**Dataset entries**
*** Begin section ***
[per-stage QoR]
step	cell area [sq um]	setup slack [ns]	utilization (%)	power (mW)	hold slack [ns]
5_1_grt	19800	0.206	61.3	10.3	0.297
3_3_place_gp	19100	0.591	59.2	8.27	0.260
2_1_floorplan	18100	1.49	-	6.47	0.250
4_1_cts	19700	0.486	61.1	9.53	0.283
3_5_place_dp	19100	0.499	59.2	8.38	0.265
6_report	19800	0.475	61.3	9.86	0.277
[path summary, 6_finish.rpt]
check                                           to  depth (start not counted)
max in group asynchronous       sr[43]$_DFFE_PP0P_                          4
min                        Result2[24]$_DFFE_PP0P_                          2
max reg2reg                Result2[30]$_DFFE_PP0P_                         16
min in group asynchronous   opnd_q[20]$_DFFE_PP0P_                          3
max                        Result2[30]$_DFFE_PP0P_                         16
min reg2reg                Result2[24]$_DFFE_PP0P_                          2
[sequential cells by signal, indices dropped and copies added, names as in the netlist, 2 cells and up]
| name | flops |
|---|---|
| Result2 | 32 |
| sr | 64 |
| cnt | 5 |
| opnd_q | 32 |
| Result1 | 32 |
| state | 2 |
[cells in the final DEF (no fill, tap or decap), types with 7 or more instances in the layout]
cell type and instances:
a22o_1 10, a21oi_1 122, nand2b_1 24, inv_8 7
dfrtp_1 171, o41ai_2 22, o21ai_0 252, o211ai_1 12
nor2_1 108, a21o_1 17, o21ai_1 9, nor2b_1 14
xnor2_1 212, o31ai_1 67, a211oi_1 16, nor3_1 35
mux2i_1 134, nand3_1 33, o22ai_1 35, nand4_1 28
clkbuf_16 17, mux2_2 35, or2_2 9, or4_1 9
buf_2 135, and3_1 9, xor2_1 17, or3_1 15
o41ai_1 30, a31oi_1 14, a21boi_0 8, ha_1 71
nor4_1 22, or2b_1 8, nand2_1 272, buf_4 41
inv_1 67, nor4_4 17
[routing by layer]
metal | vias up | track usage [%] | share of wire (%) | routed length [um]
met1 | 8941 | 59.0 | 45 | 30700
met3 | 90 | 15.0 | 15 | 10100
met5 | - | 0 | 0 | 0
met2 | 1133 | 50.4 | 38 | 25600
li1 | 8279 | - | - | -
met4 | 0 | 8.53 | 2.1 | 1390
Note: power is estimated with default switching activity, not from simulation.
===== src/rtl/fir_pkg.sv =====
// Shared widths and saturation limits for the fir40 downstream path.
// Default-width constants; the top re-derives limits for its own OUT_W.
package fir_pkg;

  localparam int IN_W_DEF  = 32;
  localparam int OUT_W_DEF = 16;

  localparam logic [OUT_W_DEF-1:0] SAT_MAX = {1'b0, {(OUT_W_DEF-1){1'b1}}};
  localparam logic [OUT_W_DEF-1:0] SAT_MIN = {1'b1, {(OUT_W_DEF-1){1'b0}}};

endpackage


===== src/rtl/fir_sfifo.sv =====
// Synchronous FIFO with registered head; a write lands at the head one cycle later.
// Push at full is accepted only when the head pops in the same cycle.
module fir_sfifo
#(
  parameter int DATA_W = 16,
  parameter int DEPTH  = 16
) (
  input  logic                     clk,
  input  logic                     rst_n,
  input  logic                     i_push,
  input  logic [DATA_W-1:0]        i_dat,
  input  logic                     i_rdy,
  output logic                     o_vld,
  output logic [DATA_W-1:0]        o_dat,
  output logic                     o_push_ok,
  output logic [$clog2(DEPTH):0]   o_fill
);

  localparam int AW = $clog2(DEPTH);

  logic [AW:0]       r_wr_ptr;
  logic [AW:0]       r_rd_ptr;
  logic [DATA_W-1:0] r_mem [DEPTH];
  logic [DATA_W-1:0] r_out_dat;
  logic              r_out_vld;

  logic [AW:0] w_count;
  logic [AW:0] w_rd_nxt;
  logic [AW:0] w_left;
  logic        w_full;
  logic        w_pop;
  logic        w_push;

  assign w_count  = r_wr_ptr - r_rd_ptr;
  assign w_full   = (r_wr_ptr[AW] != r_rd_ptr[AW]) &&
                    (r_wr_ptr[AW-1:0] == r_rd_ptr[AW-1:0]);
  assign w_pop    = r_out_vld && i_rdy;
  assign w_push   = i_push && (!w_full || w_pop);
  assign w_rd_nxt = r_rd_ptr + {{AW{1'b0}}, w_pop};
  // Entries that remain after this cycle's pop, excluding this cycle's write.
  assign w_left   = w_count - {{AW{1'b0}}, w_pop};

  always_ff @(posedge clk) begin
    if (w_push) begin
      r_mem[r_wr_ptr[AW-1:0]] <= i_dat;
    end
  end

  always_ff @(posedge clk or negedge rst_n) begin
    if (!rst_n) begin
      r_wr_ptr  <= '0;
      r_rd_ptr  <= '0;
      r_out_vld <= 1'b0;
      r_out_dat <= '0;
    end else begin
      if (w_push) begin
        r_wr_ptr <= r_wr_ptr + 1'b1;
      end
      r_rd_ptr  <= w_rd_nxt;
      r_out_vld <= (w_left != '0);
      // Head register holds its last value while the FIFO is empty.
      if (w_left != '0) begin
        r_out_dat <= r_mem[w_rd_nxt[AW-1:0]];
      end
    end
  end

  assign o_vld     = r_out_vld;
  assign o_dat     = r_out_dat;
  assign o_push_ok = w_push;
  assign o_fill    = w_count;

endmodule
$ cat src/rtl/instruction_fetch_unit.sv
// Instruction fetch unit: reads IR words from a synchronous instruction memory and
// presents them to the controller over a valid/ready handshake, managing the PC.
module instruction_fetch_unit #(
    parameter int unsigned           IR_WIDTH   = 16,
    parameter int unsigned           ADDR_WIDTH = 8,
    parameter logic [ADDR_WIDTH-1:0] RESET_PC   = '0
) (
    input  logic                  clk,
    input  logic                  rst_n,
    input  logic                  start,
    output logic                  imem_rd,
    output logic [ADDR_WIDTH-1:0] imem_addr,
    input  logic [IR_WIDTH-1:0]   imem_rdata,
    output logic [IR_WIDTH-1:0]   IR,
    output logic                  ir_valid,
    input  logic                  ir_ready,
    input  logic                  pc_load,
    input  logic [ADDR_WIDTH-1:0] pc_load_addr,
    input  logic                  halt,
    output logic [ADDR_WIDTH-1:0] pc,
    output logic                  halted,
    output logic [15:0]           instr_count
);

    typedef enum logic [2:0] {
        StIdle,
        StFetch,
        StWait,
        StHold,
        StHalt
    } state_e;

    state_e                state_q, state_d;
    logic [ADDR_WIDTH-1:0] pc_q, pc_d;
    logic [IR_WIDTH-1:0]   ir_q, ir_d;
    logic [15:0]           count_q, count_d;
    logic [ADDR_WIDTH-1:0] pc_inc;

    assign pc_inc = pc_q + {{(ADDR_WIDTH-1){1'b0}}, 1'b1};

    always_ff @(posedge clk or negedge rst_n) begin
        if (!rst_n) begin
            state_q <= StIdle;
            pc_q    <= RESET_PC;
            ir_q    <= '0;
            count_q <= '0;
        end else begin
            state_q <= state_d;
            pc_q    <= pc_d;
            ir_q    <= ir_d;
            count_q <= count_d;
        end
    end

    always_comb begin
        state_d = state_q;
        pc_d    = pc_q;
        ir_d    = ir_q;
        count_d = count_q;

        unique case (state_q)
            StIdle, StHalt: begin
                // pc_load here only preloads the PC for the next start
                if (pc_load) begin
                    pc_d = pc_load_addr;
                end
                if (start) begin
                    state_d = StFetch;
                end
            end
            StFetch: begin
                if (pc_load) begin
                    pc_d    = pc_load_addr;
                    state_d = StFetch;
                end else begin
                    state_d = StWait;
                end
            end
            StWait: begin
                // A jump while the read is in flight drops the returning word
                if (pc_load) begin
                    pc_d    = pc_load_addr;
                    state_d = StFetch;
                end else begin
                    ir_d    = imem_rdata;
                    state_d = StHold;
                end
            end
            StHold: begin
                if (ir_ready) begin
                    count_d = count_q + 16'd1;
                    pc_d    = pc_load ? pc_load_addr : pc_inc;
                    state_d = halt ? StHalt : StFetch;
                end
            end
            default: begin
                state_d = StIdle;
            end
        endcase
    end

    assign imem_rd     = (state_q == StFetch);
    assign imem_addr   = pc_q;
    assign IR          = ir_q;
    assign ir_valid    = (state_q == StHold);
    assign pc          = pc_q;
    assign halted      = (state_q == StHalt);
    assign instr_count = count_q;

endmodule
$ cat config.mk
export PLATFORM = sky130hd
export DESIGN_NAME = instruction_fetch_unit
export DESIGN_NICKNAME = d
export VERILOG_FILES = /design/src/rtl/instruction_fetch_unit.sv
export SDC_FILE = /design/constraint.sdc
export NUM_CORES = 1
export LEC_CHECK = 0
export ABC_AREA = 1
export BUFFER_PORTS_ARGS = -buffer_cell sky130_fd_sc_hd__buf_2
export CAP_MARGIN = 5
export CORE_UTILIZATION = 45
export CTS_CLUSTER_SIZE = 25
export DETAILED_ROUTE_END_ITERATION = 6
export PLACE_DENSITY = 0.75
export SETUP_SLACK_MARGIN = 0.2
export SLEW_MARGIN = 0
export SYNTH_ARGS = -nofsm -noshare
export SYNTH_HDL_FRONTEND = slang
export SYNTH_SLANG_ARGS = --single-unit
$ cat constraint.sdc
create_clock -name clk -period 4.04 [get_ports clk]
set_clock_uncertainty 0.05 [all_clocks]
set_input_delay 0.606 -clock clk [delete_from_list [all_inputs] [get_ports clk]]
set_output_delay 0.606 -clock clk [all_outputs]
set_load 0.03 [all_outputs]
==> results.py <==
metrics = {
    "final_layout": {
        "fillCellCount": 433,
        "layout-drive-gt1-share": 0.344,
        "final_cell_area_um2": 2810,
        "stdcell_count": 407,
        "multi_input_area_um2": 1060,
        "n_antenna_cell": 0,
        "seqCellArea_um2": 1080,
        "areaGrowthSynthToFinish_pct": 20.9,
        "final_nets": 371,
    },
    "logic_synthesis": {
        "yosys.area.top_type": "dfrtp_1",
        "synth_cells": 263,
        "synthesis.area_um2": 2330,
        "syn_nets": 295,
        "synth_top_area_share": 0.462,
        "synth_edf_count": 0,
        "synth_most_common_cell": "nand2_1",
        "synthArstFlopShare": 1.00,
        "ys_warn_count": 0,
        "avgSynthCellArea_um2": 8.85,
        "synth_ff_type": "dfrtp_1",
        "synth_seq_cells": 43,
        "ys_seq_area_frac": 0.462,
        "synth_common_cells": "nand2_1, dfrtp_1, nor2_1",
        "yosysUniqueCellTypes": 26,
        "synth_area_leaders": "dfrtp_1, nand2_1, mux2_4, nor2_1, inv_1",
    },
    "sta": {
        "rsz0062_at_grt": "false",
        "slew_violations": 0,
        "tightest_slew_ns": 0.950,
        "fin_crit_sh": 0.493,
        "setup_tns_ns": 0,
        "finalWorstSetupSlack_ns": 2.05,
        "hold_viol_final": 0,
        "setup_viol": 0,
        "slew_headroom": 0.367,
        "max_freq_mhz": 502,
        "fin_crit_ns": 1.99,
    },
    "clock_tree": {
        "h-tree-depth": 2,
        "post_cts_buffers": 0,
        "cts_made_buffers": 5,
        "clockRootBuffer": "clkbuf_8",
        "postCtsHoldBufs": 0,
        "cts.path.max_buffers": 2,
        "clk_latency_ns": 0.30,
        "cts_resized": 0,
        "cts_sinks": 43,
        "cts_tree": "done",
        "clk_pin_slew_ns": 0.09,
    },
    "setup_path": {
        "cp.required_ns": 3.38,
        "path_delay_family": "flip-flops",
        "path_buf_inv": 2,
        "criticalPathCategory": "register to output pin",
        "path_max_fanout": 5,
        "slowest_delay_ns": 0.41,
        "cp_slowest_cell": "dfrtp_1",
        "cp-start-kind": "register",
        "crit_path_end_kind": "output pin",
        "cp_cell_sequence": "inv_2 > nand2_2 > nor2_4 > buf_2",
        "worstPathArrival_ns": 1.34,
    },
    "global_route": {
        "overflow": 0,
        "grt_pass1_wl_mm": 8.06,
        "grt_pass1_vias": 1781,
        "antenna_found_initial": 0,
        "grt-busiest-layer": "met2",
        "grt_usage": 0.193,
        "grtUsageMet2": 0.322,
        "met3_usage": 0.0494,
        "grt_max_degree": 44,
        "gr-usage-met1": 0.245,
    },
    "status": {
        "outcome": "complete, no violations",
    },
    "drt": {
        "drt_iter0_markers": 117,
        "wl_per_cell_um": 12.1,
        "drc": 0,
        "drt_pass1_iterations": 4,
        "via_count": 1975,
        "vias_per_cell": 4.85,
        "ant_nets": 0,
        "wirelength_mm": 4.91,
    },
    "power_and_ir_drop": {
        "ir_drop_v": 0.000289,
        "p_leak_nw": 1.54,
        "p_per_area_nw_per_um2": 722,
        "p_total_w": 0.00203,
    },
    "placement": {
        "place.gp.congestion": 0.814,
        "dpl_cell_area_um2": 2720,
        "dp_cells": 399,
        "hpwl_mm": 3.65,
        "pre_cts_ws_ns": 2.23,
        "port_buffers": 80,
    },
    "floorplanning": {
        "core_um2": 4850,
        "ioPinCount": 81,
        "die_h_um": 73.9,
        "die-area_um2": 5460,
        "num_rows": 25,
        "fp.dieW_um": 73.9,
        "initial_core_util": 0.480,
    },
    "job": {
        "max_cap_violations": 0,
    },
    "hold_path": {
        "hold_class": "input port to async pin",
    },
}
-- worst register-to-register path: cells and delay by family, from the launching register on --
family | cells | cell delay (ns)
buffers and inverters | 1 | 0.15
flip-flops | 1 | 0.41
AND/OR/NAND/NOR | 5 | 0.94
**src/rtl/sdram_rw_arbiter_if.sv**
```systemverilog
// Burst port between the frame-buffer arbiter (master) and the SDRAM controller (slave).
interface sdram_rw_arbiter_if;
  logic        intf_wr_req;
  logic        intf_rd_req;
  logic [24:0] intf_rw_addr;
  logic        intf_ack;
  logic [15:0] intf_rd_data;
  logic        intf_rd_data_vld;

  modport master (
    output intf_wr_req, intf_rd_req, intf_rw_addr,
    input  intf_ack, intf_rd_data, intf_rd_data_vld
  );

  modport slave (
    input  intf_wr_req, intf_rd_req, intf_rw_addr,
    output intf_ack, intf_rd_data, intf_rd_data_vld
  );
endinterface

```
**src/rtl/sdram_rw_arbiter.sv**
```systemverilog
// Round-robin burst arbiter sharing one SDRAM burst port between the camera-side write FIFO
// and the VGA-side read FIFO, with per-side linear frame addressing.
module sdram_rw_arbiter #(
  parameter int unsigned BURST_LEN   = 8,
  parameter int unsigned FRAME_WORDS = 307200,
  parameter logic [24:0] WR_BASE     = 25'd0,
  parameter logic [24:0] RD_BASE     = 25'd0,
  parameter int unsigned LVL_W       = 11
) (
  input  logic                clk,
  input  logic                rst_n,
  input  logic                en,
  input  logic [LVL_W-1:0]    wr_level,
  output logic                wr_pop,
  input  logic                wr_frame_start,
  input  logic [LVL_W-1:0]    rd_space,
  output logic                rd_push,
  output logic [15:0]         rd_push_data,
  input  logic                rd_frame_start,
  sdram_rw_arbiter_if.master  intf,
  output logic                busy
);

  localparam int unsigned     CntW      = $clog2(BURST_LEN + 1);
  localparam logic [CntW-1:0] LastBeat  = CntW'(BURST_LEN - 1);
  localparam logic [24:0]     BurstStep = 25'(BURST_LEN);
  localparam logic [24:0]     FrameEnd  = 25'(FRAME_WORDS);
  localparam logic [LVL_W-1:0] LvlBurst = LVL_W'(BURST_LEN);

  typedef enum logic [1:0] {StIdle, StWr, StRd, StRdWait} state_e;

  state_e          state_q;
  logic [24:0]     wr_off_q, rd_off_q;
  logic            last_rd_q;
  logic            wr_pend_q, rd_pend_q;
  logic [CntW-1:0] ack_cnt_q, vld_cnt_q;
  logic            wr_req_q, rd_req_q;
  logic [24:0]     addr_q;

  logic wr_rdy, rd_rdy, grant_wr, grant_rd;
  logic wr_done, rd_done, wr_side, rd_side;

  function automatic logic [24:0] adv(input logic [24:0] off);
    return (off + BurstStep == FrameEnd) ? '0 : off + BurstStep;
  endfunction

  assign wr_rdy   = en & (wr_level >= LvlBurst);
  assign rd_rdy   = en & (rd_space >= LvlBurst);
  // Write wins a tie unless it had the previous grant.
  assign grant_wr = (state_q == StIdle) & wr_rdy & (~rd_rdy | last_rd_q);
  assign grant_rd = (state_q == StIdle) & rd_rdy & ~grant_wr;

  assign wr_done = (state_q == StWr) & intf.intf_ack & (ack_cnt_q == LastBeat);
  assign rd_done = (state_q == StRdWait) & intf.intf_rd_data_vld & (vld_cnt_q == LastBeat);

  // A side being granted this cycle already counts as mid-burst for frame-start purposes.
  assign wr_side = (state_q == StWr) | grant_wr;
  assign rd_side = (state_q == StRd) | (state_q == StRdWait) | grant_rd;

  always_ff @(posedge clk or negedge rst_n) begin
    if (!rst_n) begin
      state_q   <= StIdle;
      wr_off_q  <= '0;
      rd_off_q  <= '0;
      last_rd_q <= 1'b1;
      wr_pend_q <= 1'b0;
      rd_pend_q <= 1'b0;
      ack_cnt_q <= '0;
      vld_cnt_q <= '0;
      wr_req_q  <= 1'b0;
      rd_req_q  <= 1'b0;
      addr_q    <= WR_BASE;
    end else begin
      if (wr_done) begin
        wr_off_q  <= (wr_pend_q | wr_frame_start) ? '0 : adv(wr_off_q);
        wr_pend_q <= 1'b0;
      end else if (wr_frame_start) begin
        if (wr_side) wr_pend_q <= 1'b1;
        else         wr_off_q  <= '0;
      end

      if (rd_done) begin
        rd_off_q  <= (rd_pend_q | rd_frame_start) ? '0 : adv(rd_off_q);
        rd_pend_q <= 1'b0;
      end else if (rd_frame_start) begin
        if (rd_side) rd_pend_q <= 1'b1;
        else         rd_off_q  <= '0;
      end

      unique case (state_q)
        StIdle: begin
          ack_cnt_q <= '0;
          vld_cnt_q <= '0;
          if (grant_wr) begin
            state_q   <= StWr;
            wr_req_q  <= 1'b1;
            addr_q    <= WR_BASE + wr_off_q;
            last_rd_q <= 1'b0;
          end else if (grant_rd) begin
            state_q   <= StRd;
            rd_req_q  <= 1'b1;
            addr_q    <= RD_BASE + rd_off_q;
            last_rd_q <= 1'b1;
          end
        end
        StWr: begin
          // Drop req after the first ack so the controller cannot start a second burst.
          if (intf.intf_ack) begin
            wr_req_q  <= 1'b0;
            ack_cnt_q <= ack_cnt_q + 1'b1;
            if (ack_cnt_q == LastBeat) state_q <= StIdle;
          end
        end
        StRd: begin
          if (intf.intf_ack) begin
            rd_req_q  <= 1'b0;
            ack_cnt_q <= ack_cnt_q + 1'b1;
            if (ack_cnt_q == LastBeat) state_q <= StRdWait;
          end
          if (intf.intf_rd_data_vld) vld_cnt_q <= vld_cnt_q + 1'b1;
        end
        StRdWait: begin
          if (intf.intf_rd_data_vld) begin
            vld_cnt_q <= vld_cnt_q + 1'b1;
            if (vld_cnt_q == LastBeat) state_q <= StIdle;
          end
        end
        default: state_q <= StIdle;
      endcase
    end
  end

  assign wr_pop            = (state_q == StWr) & intf.intf_ack;
  assign rd_push           = intf.intf_rd_data_vld & ((state_q == StRd) | (state_q == StRdWait));
  assign rd_push_data      = intf.intf_rd_data;
  assign intf.intf_wr_req  = wr_req_q;
  assign intf.intf_rd_req  = rd_req_q;
  assign intf.intf_rw_addr = addr_q;
  assign busy              = (state_q != StIdle);

endmodule

```
**src/flat_wrapper.sv**
```systemverilog
// flat-port wrapper written by rule: the top's interface ports become plain ports
module sdram_rw_arbiter_flat 
#(
  parameter int unsigned BURST_LEN   = 8,
  parameter int unsigned FRAME_WORDS = 307200,
  parameter logic [24:0] WR_BASE     = 25'd0,
  parameter logic [24:0] RD_BASE     = 25'd0,
  parameter int unsigned LVL_W       = 11
)
  (clk, rst_n, en, wr_level, wr_pop, wr_frame_start, rd_space, rd_push, rd_push_data, rd_frame_start, busy, intf_intf_wr_req, intf_intf_rd_req, intf_intf_rw_addr, intf_intf_ack, intf_intf_rd_data, intf_intf_rd_data_vld);
  sdram_rw_arbiter_if intf_i ();
  input  logic clk;
  input  logic rst_n;
  input  logic en;
  input  logic [LVL_W-1:0] wr_level;
  output logic wr_pop;
  input  logic wr_frame_start;
  input  logic [LVL_W-1:0] rd_space;
  output logic rd_push;
  output logic [15:0] rd_push_data;
  input  logic rd_frame_start;
  output logic busy;
  output wire logic [$bits(intf_i.intf_wr_req)-1:0] intf_intf_wr_req;
  output wire logic [$bits(intf_i.intf_rd_req)-1:0] intf_intf_rd_req;
  output wire logic [$bits(intf_i.intf_rw_addr)-1:0] intf_intf_rw_addr;
  input wire logic [$bits(intf_i.intf_ack)-1:0] intf_intf_ack;
  input wire logic [$bits(intf_i.intf_rd_data)-1:0] intf_intf_rd_data;
  input wire logic [$bits(intf_i.intf_rd_data_vld)-1:0] intf_intf_rd_data_vld;
  assign intf_intf_wr_req = intf_i.intf_wr_req;
  assign intf_intf_rd_req = intf_i.intf_rd_req;
  assign intf_intf_rw_addr = intf_i.intf_rw_addr;
  assign intf_i.intf_ack = intf_intf_ack;
  assign intf_i.intf_rd_data = intf_intf_rd_data;
  assign intf_i.intf_rd_data_vld = intf_intf_rd_data_vld;
  sdram_rw_arbiter #(.BURST_LEN(BURST_LEN), .FRAME_WORDS(FRAME_WORDS), .WR_BASE(WR_BASE), .RD_BASE(RD_BASE), .LVL_W(LVL_W)) u_core (.clk(clk), .rst_n(rst_n), .en(en), .wr_level(wr_level), .wr_pop(wr_pop), .wr_frame_start(wr_frame_start), .rd_space(rd_space), .rd_push(rd_push), .rd_push_data(rd_push_data), .rd_frame_start(rd_frame_start), .intf(intf_i), .busy(busy));
endmodule
```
*** End section ***
**TASK DETAILS**
In the entries, find every line holding "asynchronous" and copy it.

**EXPECTED OUTPUT**
max in group asynchronous       sr[43]$_DFFE_PP0P_                          4
min in group asynchronous   opnd_q[20]$_DFFE_PP0P_                          3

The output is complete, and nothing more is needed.